Re: 80th lexicon entry
From: | Douglas Koller, Latin & French <latinfrench@...> |
Date: | Monday, September 17, 2001, 20:12 |
Back to the future. Just reposting one of mine dated 1999.
>From: "H. S. Teoh"
>
>> ObConlang: what kind of conjunctions are in your conlangs?
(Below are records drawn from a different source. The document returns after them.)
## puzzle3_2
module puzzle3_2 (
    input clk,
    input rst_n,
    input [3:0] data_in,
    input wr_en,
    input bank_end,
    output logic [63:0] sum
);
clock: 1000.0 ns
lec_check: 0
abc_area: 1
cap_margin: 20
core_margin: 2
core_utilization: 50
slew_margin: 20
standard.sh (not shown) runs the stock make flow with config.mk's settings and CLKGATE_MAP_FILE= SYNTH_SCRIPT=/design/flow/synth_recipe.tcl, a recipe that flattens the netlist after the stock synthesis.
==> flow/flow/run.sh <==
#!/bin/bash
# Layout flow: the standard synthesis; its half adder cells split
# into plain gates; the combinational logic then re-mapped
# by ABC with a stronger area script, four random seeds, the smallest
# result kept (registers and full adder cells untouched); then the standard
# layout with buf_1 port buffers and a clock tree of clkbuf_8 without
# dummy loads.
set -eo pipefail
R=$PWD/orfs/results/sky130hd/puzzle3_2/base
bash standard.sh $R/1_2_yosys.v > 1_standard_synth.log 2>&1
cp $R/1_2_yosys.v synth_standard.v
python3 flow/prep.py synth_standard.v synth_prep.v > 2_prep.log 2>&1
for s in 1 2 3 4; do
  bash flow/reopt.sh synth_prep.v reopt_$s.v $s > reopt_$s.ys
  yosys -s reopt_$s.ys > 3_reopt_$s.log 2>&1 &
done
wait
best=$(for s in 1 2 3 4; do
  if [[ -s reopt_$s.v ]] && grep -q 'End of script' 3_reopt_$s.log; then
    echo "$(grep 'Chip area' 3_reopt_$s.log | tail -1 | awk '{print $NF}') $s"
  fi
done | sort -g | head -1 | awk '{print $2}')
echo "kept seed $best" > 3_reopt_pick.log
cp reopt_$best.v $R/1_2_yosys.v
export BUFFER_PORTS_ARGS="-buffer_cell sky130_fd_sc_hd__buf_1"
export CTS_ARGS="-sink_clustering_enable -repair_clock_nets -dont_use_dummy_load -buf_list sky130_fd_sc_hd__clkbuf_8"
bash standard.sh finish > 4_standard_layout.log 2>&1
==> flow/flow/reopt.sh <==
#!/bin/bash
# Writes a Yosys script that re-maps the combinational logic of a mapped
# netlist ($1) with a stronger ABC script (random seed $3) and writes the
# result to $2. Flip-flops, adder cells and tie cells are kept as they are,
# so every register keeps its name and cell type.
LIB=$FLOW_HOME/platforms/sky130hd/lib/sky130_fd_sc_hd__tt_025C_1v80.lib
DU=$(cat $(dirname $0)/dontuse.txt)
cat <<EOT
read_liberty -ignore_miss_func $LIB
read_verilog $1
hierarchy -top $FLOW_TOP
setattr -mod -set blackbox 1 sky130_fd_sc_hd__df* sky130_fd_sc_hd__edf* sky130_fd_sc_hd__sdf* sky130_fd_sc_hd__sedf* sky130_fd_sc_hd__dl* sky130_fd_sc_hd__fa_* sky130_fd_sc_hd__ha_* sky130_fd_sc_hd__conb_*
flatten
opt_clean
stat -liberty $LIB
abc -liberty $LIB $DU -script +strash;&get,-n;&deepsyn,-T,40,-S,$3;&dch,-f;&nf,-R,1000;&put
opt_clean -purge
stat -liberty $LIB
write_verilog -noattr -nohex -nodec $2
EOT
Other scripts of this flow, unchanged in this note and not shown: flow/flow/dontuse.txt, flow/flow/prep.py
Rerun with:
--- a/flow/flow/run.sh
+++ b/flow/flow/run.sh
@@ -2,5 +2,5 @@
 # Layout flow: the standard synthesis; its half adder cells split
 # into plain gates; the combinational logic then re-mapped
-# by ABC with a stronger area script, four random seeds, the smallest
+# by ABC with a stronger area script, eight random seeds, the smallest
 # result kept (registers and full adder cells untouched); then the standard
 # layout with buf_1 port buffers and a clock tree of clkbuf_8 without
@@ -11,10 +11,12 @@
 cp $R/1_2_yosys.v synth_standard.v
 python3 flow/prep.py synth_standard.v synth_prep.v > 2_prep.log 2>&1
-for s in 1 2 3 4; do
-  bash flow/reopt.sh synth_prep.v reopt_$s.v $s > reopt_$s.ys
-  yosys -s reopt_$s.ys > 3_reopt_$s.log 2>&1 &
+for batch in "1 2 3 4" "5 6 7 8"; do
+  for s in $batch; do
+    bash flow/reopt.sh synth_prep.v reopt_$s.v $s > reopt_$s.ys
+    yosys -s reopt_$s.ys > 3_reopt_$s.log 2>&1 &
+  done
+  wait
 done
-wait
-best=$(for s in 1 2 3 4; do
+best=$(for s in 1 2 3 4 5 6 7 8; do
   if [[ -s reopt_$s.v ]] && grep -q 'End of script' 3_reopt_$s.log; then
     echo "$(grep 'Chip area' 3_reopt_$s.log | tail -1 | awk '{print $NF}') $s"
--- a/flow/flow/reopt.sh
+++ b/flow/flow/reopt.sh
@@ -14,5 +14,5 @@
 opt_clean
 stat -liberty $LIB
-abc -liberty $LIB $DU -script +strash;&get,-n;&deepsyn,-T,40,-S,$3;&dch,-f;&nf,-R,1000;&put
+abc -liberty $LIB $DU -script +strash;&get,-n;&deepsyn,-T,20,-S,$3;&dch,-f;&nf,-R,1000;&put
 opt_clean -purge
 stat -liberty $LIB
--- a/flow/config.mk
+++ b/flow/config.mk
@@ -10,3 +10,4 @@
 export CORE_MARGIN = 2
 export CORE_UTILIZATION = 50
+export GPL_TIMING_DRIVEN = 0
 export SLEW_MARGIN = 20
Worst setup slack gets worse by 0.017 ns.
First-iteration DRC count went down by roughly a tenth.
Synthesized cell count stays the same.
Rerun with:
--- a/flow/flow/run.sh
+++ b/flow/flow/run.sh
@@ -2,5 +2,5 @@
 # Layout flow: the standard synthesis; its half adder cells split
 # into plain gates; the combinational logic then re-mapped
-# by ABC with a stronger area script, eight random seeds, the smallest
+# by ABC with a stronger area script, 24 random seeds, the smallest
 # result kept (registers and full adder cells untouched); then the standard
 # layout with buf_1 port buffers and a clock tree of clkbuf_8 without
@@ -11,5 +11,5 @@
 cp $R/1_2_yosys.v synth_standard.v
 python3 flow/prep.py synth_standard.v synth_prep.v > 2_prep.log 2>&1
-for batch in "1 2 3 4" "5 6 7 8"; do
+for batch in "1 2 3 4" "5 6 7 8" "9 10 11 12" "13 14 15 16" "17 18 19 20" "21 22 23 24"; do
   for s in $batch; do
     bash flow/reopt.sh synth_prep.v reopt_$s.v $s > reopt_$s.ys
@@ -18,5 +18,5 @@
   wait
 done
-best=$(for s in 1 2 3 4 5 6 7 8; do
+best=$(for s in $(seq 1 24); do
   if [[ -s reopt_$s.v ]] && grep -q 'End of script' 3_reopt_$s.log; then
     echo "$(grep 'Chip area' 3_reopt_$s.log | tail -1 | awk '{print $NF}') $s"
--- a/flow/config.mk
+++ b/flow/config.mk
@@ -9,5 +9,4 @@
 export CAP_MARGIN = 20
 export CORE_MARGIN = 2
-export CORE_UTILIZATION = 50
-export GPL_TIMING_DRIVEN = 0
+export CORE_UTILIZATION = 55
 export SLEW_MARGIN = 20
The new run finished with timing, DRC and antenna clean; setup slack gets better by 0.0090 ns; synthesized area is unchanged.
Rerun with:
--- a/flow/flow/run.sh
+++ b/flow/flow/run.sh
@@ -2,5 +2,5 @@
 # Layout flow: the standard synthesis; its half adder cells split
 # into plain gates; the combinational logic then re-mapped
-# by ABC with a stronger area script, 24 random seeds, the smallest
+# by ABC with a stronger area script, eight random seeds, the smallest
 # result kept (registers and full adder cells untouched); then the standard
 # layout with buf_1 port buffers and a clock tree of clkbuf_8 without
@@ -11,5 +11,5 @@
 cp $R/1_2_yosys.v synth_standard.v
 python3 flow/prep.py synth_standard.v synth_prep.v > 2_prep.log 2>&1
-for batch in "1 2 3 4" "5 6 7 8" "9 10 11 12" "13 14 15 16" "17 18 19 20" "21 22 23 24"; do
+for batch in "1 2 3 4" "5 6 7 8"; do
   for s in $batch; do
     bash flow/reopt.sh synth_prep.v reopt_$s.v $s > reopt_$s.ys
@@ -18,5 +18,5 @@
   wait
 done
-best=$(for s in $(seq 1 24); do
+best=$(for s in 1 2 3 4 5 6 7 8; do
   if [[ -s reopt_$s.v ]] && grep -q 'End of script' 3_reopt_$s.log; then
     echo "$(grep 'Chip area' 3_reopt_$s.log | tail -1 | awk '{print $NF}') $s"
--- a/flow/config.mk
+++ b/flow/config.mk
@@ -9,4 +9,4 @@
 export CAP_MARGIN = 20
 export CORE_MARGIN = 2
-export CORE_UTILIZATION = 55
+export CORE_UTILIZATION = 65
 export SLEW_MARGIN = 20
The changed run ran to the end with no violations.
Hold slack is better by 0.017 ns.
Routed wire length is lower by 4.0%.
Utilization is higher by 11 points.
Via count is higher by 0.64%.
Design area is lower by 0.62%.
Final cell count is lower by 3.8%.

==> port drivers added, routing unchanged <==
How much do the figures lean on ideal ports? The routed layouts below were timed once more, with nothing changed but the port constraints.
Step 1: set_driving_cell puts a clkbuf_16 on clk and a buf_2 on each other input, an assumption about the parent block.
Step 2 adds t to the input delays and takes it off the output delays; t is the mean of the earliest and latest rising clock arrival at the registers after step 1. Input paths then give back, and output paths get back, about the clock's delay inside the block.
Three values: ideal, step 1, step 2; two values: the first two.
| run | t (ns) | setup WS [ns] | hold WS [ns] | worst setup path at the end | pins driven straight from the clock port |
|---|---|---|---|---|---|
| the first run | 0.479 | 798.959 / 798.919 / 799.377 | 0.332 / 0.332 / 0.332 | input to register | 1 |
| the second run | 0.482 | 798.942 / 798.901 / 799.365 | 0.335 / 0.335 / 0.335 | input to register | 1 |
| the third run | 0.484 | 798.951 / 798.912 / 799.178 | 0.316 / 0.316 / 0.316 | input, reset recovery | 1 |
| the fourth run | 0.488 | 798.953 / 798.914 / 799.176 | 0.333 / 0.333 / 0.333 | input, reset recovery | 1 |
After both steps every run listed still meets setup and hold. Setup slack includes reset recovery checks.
Are they
>> equivalent to the English "and", "but", etc., or are there different words
>> for the various meanings of "and", or are they divided differently from
>> conjunctions in English?
>
>Géarthnuns has "zhö" for "and", and is only used to link nouns, adjectives,
>and adverbs. "Kfö" as '"and" is used to connect verbs and clauses. "Arzhö"
>works like "zhö" in the meaning of "but" ("It's not green, but yellow."; it
>also crops up in the reverse, where it does not occur in English: "Damn it,
>Jim, I'm a doctor, [but] not a bricklayer" ["but", mandatory in
>Géarthnuns]); "arkfö" like "kfö". "Orha" ("and") is a sentence connector and
>feels more to me like "moreover", and always follows the auxiliary in a new
>sentence: "And when you pray, be not like...". "Öblé" ("but"), "however",
>works the same way. (I have since found out that many Latin conjunctions get
>shifted to second position like this). This helps sentences from having
>conjunctions bunch up at the beginning, which sounds nasty in Géarthnuns
>("But since he's not coming...."; "Arkfö vböçü fökh la thauth sho..." YECH!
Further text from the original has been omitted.